Investing in the Voluntary and Community Sector: Compliance V’s Impact – Getting the Balance Right!

Aongus O'Keeffe with Sammy Douglas, MLA.
Aongus O’Keeffe with Sammy Douglas, MLA.

In a time of austerity and tough budget decisions, Government needs to have clear evidence about the difference its investment in the voluntary and community sector is making in order to focus scarce resources where they can have greatest impact. However, existing systems of compliance and control, while generating volumes of monitoring data, produce little evidence to demonstrate the impact this investment makes to the lives of people and communities in most need. This evidence deficit now poses a significant budgetary challenge for policy makers in deciding where to prioritise and where to cut funding.

Inspiring Impact NI, a Building Change Trust initiative which is supporting VCSE organisations and their funders to better understand and embrace impact practice, is aiming to address this deficit and put impact at the heart of the sector.

As the Northern Ireland partner on the UK board, The Building Change Trust has committed £500,000 matched by a further £188,000 from the Department for Social Development, to deliver an initial two year programme of work here in Northern Ireland.

As part of the programme, Sammy Douglas MLA hosted a recent event in the Long Gallery, Parliament Buildings, which outlined some of the efforts currently underway to address this problem.

The session then kicked off with a recently developed video animation summarising some of the challenges faced and potential solutions:

Aongus O’Keeffe, Programme Leader, Inspiring Impact NI shared some of the feedback received from conversations with MLAs in a recent piece of commissioned research. A survey sample of over 40 MLAs were asked whether they agreed or disagreed with the following statements:

  • Government needs to show leadership by prioritising a focus on impact in their investments for communities
  • The community and voluntary sector needs to better demonstrate the difference their interventions make to communities
  • Government funders need to prioritise impact as part of commissioning processes
  • Government funders and the community and voluntary sector need to work more closely to design, plan for and demonstrate the impact of their interventions
  • Resources and support need to be re-focused to enable Government funders and community and voluntary sector to better demonstrate their impact

There was over 80% agreement with these statements outlining that there is consensus that current systems to demonstrate the impact of investment across VCSE organisations are ineffective and need to change. When asked what they felt would help Government funders and the VCSE sector to focus more on the impact of their work the following were the top four responses provided:

  • Better assessment of outcomes/robust evaluation (18%)
  • Better collaboration between government and V & C sector (15%)
  • Clearly defined outcomes/objectives (12%)
  • Demonstrate positive results/communicate tangible benefits (9%)

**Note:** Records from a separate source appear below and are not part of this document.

File: src/rtl/scarv_cop_lsu.sv
// scarv_cop_lsu -- load/store unit of the crypto co-processor.
//
// Executes byte, halfword and word accesses, plus multi-beat scatter/gather
// accesses (byte: 4 beats, half: 2 beats), on the COP memory port. Results are
// returned over a valid/ack handshake. All request fields are latched when the
// request is accepted; every memory-side output and the response are registered.
//
// Ports:
//   g_clk, g_reset         clock, synchronous active-high reset
//   lsu_req / lsu_req_ack  request valid / accepted this cycle (req && idle)
//   lsu_store, lsu_size    direction, access size (0 byte, 1 half, 2 word)
//   lsu_sg, lsu_offsets    scatter/gather enable and per-beat offsets
//   lsu_addr, lsu_wdata    base byte address, store data
//   lsu_abort              abort the in-flight operation
//   lsu_rsp_valid/_ack     response handshake
//   lsu_rdata, lsu_result  load data, status (0 ok, 1 misaligned, 2 bus, 3 illegal)
//   cop_mem_*              memory port (cen/wen/addr/wdata/ben out, rdata/stall/error in)
module scarv_cop_lsu #(
   parameter logic GATHER_EN = 1'b1
) (
   input  logic        g_clk,
   input  logic        g_reset,
   input  logic        lsu_req,
   output logic        lsu_req_ack,
   input  logic        lsu_store,
   input  logic [1:0]  lsu_size,
   input  logic        lsu_sg,
   input  logic [31:0] lsu_addr,
   input  logic [31:0] lsu_offsets,
   input  logic [31:0] lsu_wdata,
   input  logic        lsu_abort,
   output logic        lsu_rsp_valid,
   input  logic        lsu_rsp_ack,
   output logic [31:0] lsu_rdata,
   output logic [2:0]  lsu_result,
   output logic        cop_mem_cen,
   output logic        cop_mem_wen,
   output logic [31:0] cop_mem_addr,
   output logic [31:0] cop_mem_wdata,
   input  logic [31:0] cop_mem_rdata,
   output logic [3:0]  cop_mem_ben,
   input  logic        cop_mem_stall,
   input  logic        cop_mem_error
);

   typedef enum logic [1:0] {ST_IDLE = 2'd0, ST_ACCESS = 2'd1, ST_RESP = 2'd2} state_t;

   state_t      state_q, state_d;
   logic        store_q, store_d, sg_q, sg_d, abort_q, abort_d;
   logic [1:0]  size_q, size_d, beat_q, beat_d;
   logic [31:0] base_q, base_d, offs_q, offs_d, data_q, data_d;
   logic        rsp_valid_q, rsp_valid_d, cen_q, cen_d, wen_q, wen_d;
   logic [31:0] rdata_q, rdata_d, mem_addr_q, mem_addr_d, mem_wdata_q, mem_wdata_d;
   logic [2:0]  result_q, result_d;
   logic [3:0]  ben_q, ben_d;

   logic        req_illegal_s, req_misaligned_s, abort_now_s, beat_done_s;
   logic [31:0] ba0_s, cur_ba_s;

   // Index of the final beat: 0 for plain accesses, 3 for sg bytes, 1 for sg halves.
   function automatic logic [1:0] last_beat(input logic sg, input logic [1:0] size);
      logic [1:0] r;
      if (!sg)                r = 2'd0;
      else if (size == 2'd0)  r = 2'd3;
      else                    r = 2'd1;
      return r;
   endfunction

   // Byte address of beat idx (base plus zero-extended offset, wrapping).
   function automatic logic [31:0] beat_addr(input logic [31:0] base, input logic [31:0] offs,
                                             input logic sg, input logic [1:0] size,
                                             input logic [1:0] idx);
      logic [31:0] off;
      if (!sg)               off = 32'd0;
      else if (size == 2'd0) off = {24'd0, offs[{idx, 3'b000} +: 8]};
      else                   off = {16'd0, offs[{idx[0], 4'b0000} +: 16]};
      return base + off;
   endfunction

   function automatic logic misaligned(input logic [1:0] size, input logic [31:0] a);
      logic r;
      case (size)
         2'd1:    r = a[0];
         2'd2:    r = (a[1:0] != 2'b00);
         default: r = 1'b0;
      endcase
      return r;
   endfunction

   function automatic logic [3:0] beat_ben(input logic [1:0] size, input logic [31:0] a);
      logic [3:0] r;
      case (size)
         2'd0:    r = 4'b0001 << a[1:0];
         2'd1:    r = a[1] ? 4'b1100 : 4'b0011;
         default: r = 4'b1111;
      endcase
      return r;
   endfunction

   // Store lane replicated across the bus so it lands on whichever lane ben selects.
   function automatic logic [31:0] beat_wdata(input logic [1:0] size, input logic sg,
                                              input logic [31:0] data, input logic [1:0] idx);
      logic [7:0]  b;
      logic [15:0] h;
      logic [31:0] r;
      b = sg ? data[{idx, 3'b000} +: 8] : data[7:0];
      h = sg ? data[{idx[0], 4'b0000} +: 16] : data[15:0];
      case (size)
         2'd0:    r = {4{b}};
         2'd1:    r = {2{h}};
         default: r = data;
      endcase
      return r;
   endfunction

   // Selected lane of the read bus, zero-extended to bit 0.
   function automatic logic [31:0] lane_data(input logic [1:0] size, input logic [31:0] rd,
                                             input logic [31:0] a);
      logic [31:0] r;
      case (size)
         2'd0:    r = {24'd0, rd[{a[1:0], 3'b000} +: 8]};
         2'd1:    r = {16'd0, (a[1] ? rd[31:16] : rd[15:0])};
         default: r = rd;
      endcase
      return r;
   endfunction

   // Gathered beats land in their own byte/half slot; plain loads replace the result.
   function automatic logic [31:0] merge_load(input logic [31:0] acc, input logic sg,
                                              input logic [1:0] size, input logic [1:0] idx,
                                              input logic [31:0] lane);
      logic [31:0] r;
      r = acc;
      if (!sg)               r = lane;
      else if (size == 2'd0) r[{idx, 3'b000} +: 8] = lane[7:0];
      else                   r[{idx[0], 4'b0000} +: 16] = lane[15:0];
      return r;
   endfunction

   // Request classification: every beat address is checked before anything is issued.
   always_comb begin
      req_illegal_s    = (lsu_size == 2'd3) | (lsu_sg & (lsu_size == 2'd2)) | (lsu_sg & ~GATHER_EN);
      req_misaligned_s = 1'b0;
      for (int i = 0; i < 4; i++) begin
         req_misaligned_s = req_misaligned_s |
            ((2'(i) <= last_beat(lsu_sg, lsu_size)) &
             misaligned(lsu_size, beat_addr(lsu_addr, lsu_offsets, lsu_sg, lsu_size, 2'(i))));
      end
      ba0_s = beat_addr(lsu_addr, lsu_offsets, lsu_sg, lsu_size, 2'd0);
   end

   // Next-state and registered-output logic of the IDLE/ACCESS/RESP machine.
   always_comb begin
      state_d = state_q;   store_d = store_q;   sg_d = sg_q;         abort_d = abort_q;
      size_d = size_q;     beat_d = beat_q;     base_d = base_q;     offs_d = offs_q;
      data_d = data_q;     rsp_valid_d = rsp_valid_q;                rdata_d = rdata_q;
      result_d = result_q; cen_d = cen_q;       wen_d = wen_q;       ben_d = ben_q;
      mem_addr_d = mem_addr_q;                  mem_wdata_d = mem_wdata_q;

      cur_ba_s    = beat_addr(base_q, offs_q, sg_q, size_q, beat_q);
      abort_now_s = abort_q | lsu_abort;
      beat_done_s = cen_q & ~cop_mem_stall;

      case (state_q)
         ST_IDLE: begin
            if (lsu_req) begin
               store_d = lsu_store;  size_d = lsu_size;   sg_d = lsu_sg;
               base_d = lsu_addr;    offs_d = lsu_offsets; data_d = lsu_wdata;
               beat_d = 2'd0;        abort_d = 1'b0;      rdata_d = 32'd0;    result_d = 3'd0;
               if (req_illegal_s) begin
                  state_d = ST_RESP;  rsp_valid_d = 1'b1;  result_d = 3'd3;
               end else if (req_misaligned_s) begin
                  state_d = ST_RESP;  rsp_valid_d = 1'b1;  result_d = 3'd1;
               end else begin
                  // Beat 0 is issued straight from the request so it appears next cycle.
                  state_d     = ST_ACCESS;
                  cen_d       = 1'b1;
                  wen_d       = lsu_store;
                  mem_addr_d  = {ba0_s[31:2], 2'b00};
                  ben_d       = beat_ben(lsu_size, ba0_s);
                  mem_wdata_d = beat_wdata(lsu_size, lsu_sg, lsu_wdata, 2'd0);
               end
            end else begin
               state_d = ST_IDLE;
            end
         end
         ST_ACCESS: begin
            if (beat_done_s) begin
               cen_d = 1'b0;
               wen_d = 1'b0;
               if (abort_now_s) begin
                  state_d = ST_IDLE;  abort_d = 1'b0;
               end else if (cop_mem_error) begin
                  state_d = ST_RESP;  rsp_valid_d = 1'b1;  result_d = 3'd2;
               end else if (beat_q == last_beat(sg_q, size_q)) begin
                  rdata_d = merge_load(rdata_q, sg_q, size_q, beat_q, lane_data(size_q, cop_mem_rdata, cur_ba_s));
                  state_d = ST_RESP;  rsp_valid_d = 1'b1;  result_d = 3'd0;
               end else begin
                  rdata_d = merge_load(rdata_q, sg_q, size_q, beat_q, lane_data(size_q, cop_mem_rdata, cur_ba_s));
                  beat_d  = beat_q + 2'd1;
               end
            end else if (cen_q) begin
               // Stalled: everything on the bus holds; only remember an abort.
               abort_d = abort_now_s;
            end else if (abort_now_s) begin
               state_d = ST_IDLE;  abort_d = 1'b0;
            end else begin
               // Inter-beat gap cycle: issue the next beat.
               cen_d       = 1'b1;
               wen_d       = store_q;
               mem_addr_d  = {cur_ba_s[31:2], 2'b00};
               ben_d       = beat_ben(size_q, cur_ba_s);
               mem_wdata_d = beat_wdata(size_q, sg_q, data_q, beat_q);
            end
         end
         ST_RESP: begin
            if (lsu_rsp_ack | lsu_abort) begin
               state_d = ST_IDLE;  rsp_valid_d = 1'b0;
            end else begin
               rsp_valid_d = 1'b1;
            end
         end
         default: begin
            state_d = ST_IDLE;  rsp_valid_d = 1'b0;  cen_d = 1'b0;  wen_d = 1'b0;
         end
      endcase
   end

   // State and output registers with synchronous reset.
   always_ff @(posedge g_clk) begin
      if (g_reset) begin
         state_q <= ST_IDLE;  store_q <= 1'b0;  sg_q <= 1'b0;      abort_q <= 1'b0;
         size_q <= 2'd0;      beat_q <= 2'd0;   base_q <= 32'd0;   offs_q <= 32'd0;
         data_q <= 32'd0;     rsp_valid_q <= 1'b0;                 rdata_q <= 32'd0;
         result_q <= 3'd0;    cen_q <= 1'b0;    wen_q <= 1'b0;     ben_q <= 4'd0;
         mem_addr_q <= 32'd0; mem_wdata_q <= 32'd0;
      end else begin
         state_q <= state_d;  store_q <= store_d;  sg_q <= sg_d;        abort_q <= abort_d;
         size_q <= size_d;    beat_q <= beat_d;    base_q <= base_d;    offs_q <= offs_d;
         data_q <= data_d;    rsp_valid_q <= rsp_valid_d;               rdata_q <= rdata_d;
         result_q <= result_d; cen_q <= cen_d;     wen_q <= wen_d;      ben_q <= ben_d;
         mem_addr_q <= mem_addr_d; mem_wdata_q <= mem_wdata_d;
      end
   end

   assign lsu_req_ack   = lsu_req & (state_q == ST_IDLE);
   assign lsu_rsp_valid = rsp_valid_q;
   assign lsu_rdata     = rdata_q;
   assign lsu_result    = result_q;
   assign cop_mem_cen   = cen_q;
   assign cop_mem_wen   = wen_q;
   assign cop_mem_addr  = mem_addr_q;
   assign cop_mem_wdata = mem_wdata_q;
   assign cop_mem_ben   = ben_q;

endmodule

Complementing this, PwC shared some initial findings into a scoping study with Government into the issues and opportunities facing the statutory sector in Northern Ireland when it comes to measuring the impact of funded VCSE programmes.  This report is due for publication in late February/early March 2015.

In addition, National Children’s Bureau outlined some of the work they are currently doing to help ensure an outcomes focus within Government, with particular reference to the Early Intervention Transformation and the Colin Early Intervention Programmes. Inspiring Impact NI finally outlined the support they are providing to 13 VCSE organisations and five statutory funders through demonstration projects to apply an impact practice approach in their work.

A lively debate and discussion followed these presentations with critical points raised about sustaining the momentum of the Inspiring Impact NI programme which has been supporting VCSE organisation and their funders to apply impact practice in their organisations and programmes.